We inject DOMJIT::Patchpoint compiler into JSC. And JSC uses this to inline DOM operation, and drop type checks.
Since the operation is fully inlined, potentially it has large performance boost.
Some super stupid tiny micro benchmark (that repeatedly accesses document.body.firstChild) shows 40% improvement.
On the other hand, since we wrote it by hand, this way does not scale well.
We will apply this method to only super hot accessors like parentNode etc.

Note that CSS Selector JIT compiler already does the similar things: accessing parentNode etc. directly by using offsets.

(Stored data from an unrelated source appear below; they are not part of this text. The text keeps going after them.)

[config.mk]
export PLATFORM = sky130hd
export DESIGN_NAME = uart_rx
export DESIGN_NICKNAME = d
export VERILOG_FILES = /design/src/rtl/uart_rx.sv
export SDC_FILE = /design/constraint.sdc
export NUM_CORES = 1
export LEC_CHECK = 0
export BUFFER_PORTS_ARGS = -buffer_cell sky130_fd_sc_hd__buf_2
export CAP_MARGIN = 20
export CORE_UTILIZATION = 50
export DETAILED_ROUTE_END_ITERATION = 10
export PLACE_DENSITY_LB_ADDON = 0.05
export SETUP_SLACK_MARGIN = 0.2
export SLEW_MARGIN = 0
export SYNTH_ARGS = -nofsm -noshare
export SYNTH_HDL_FRONTEND = slang
export SYNTH_SLANG_ARGS = --single-unit
export TNS_END_PERCENT = 20
[constraint.sdc]
create_clock -name i_clk -period 3.8 [get_ports i_clk]
set_input_delay 0.19 -clock i_clk [delete_from_list [all_inputs] [get_ports i_clk]]
set_output_delay 0.19 -clock i_clk [all_outputs]
set_load 0.01 [all_outputs]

2. Exposing signature information.

We will offer function type signature by some representation and pass it to JSC.
JSC will use to drop type checks. Since IDL code generator already knows this,
we can automatically generate such a information. Since we don't perform any inlining,
the performance boost may be limited. But it's worth doing.
For example, if you write like,

document.getElementById("...");

DFG knows,

1. argument count is 1
2. argument is definitely String
3. |this| is document object. We already emit CheckStructure when performing `document.getElementById` GetById ops!

Above 3 things effectively drop many checks of binding code.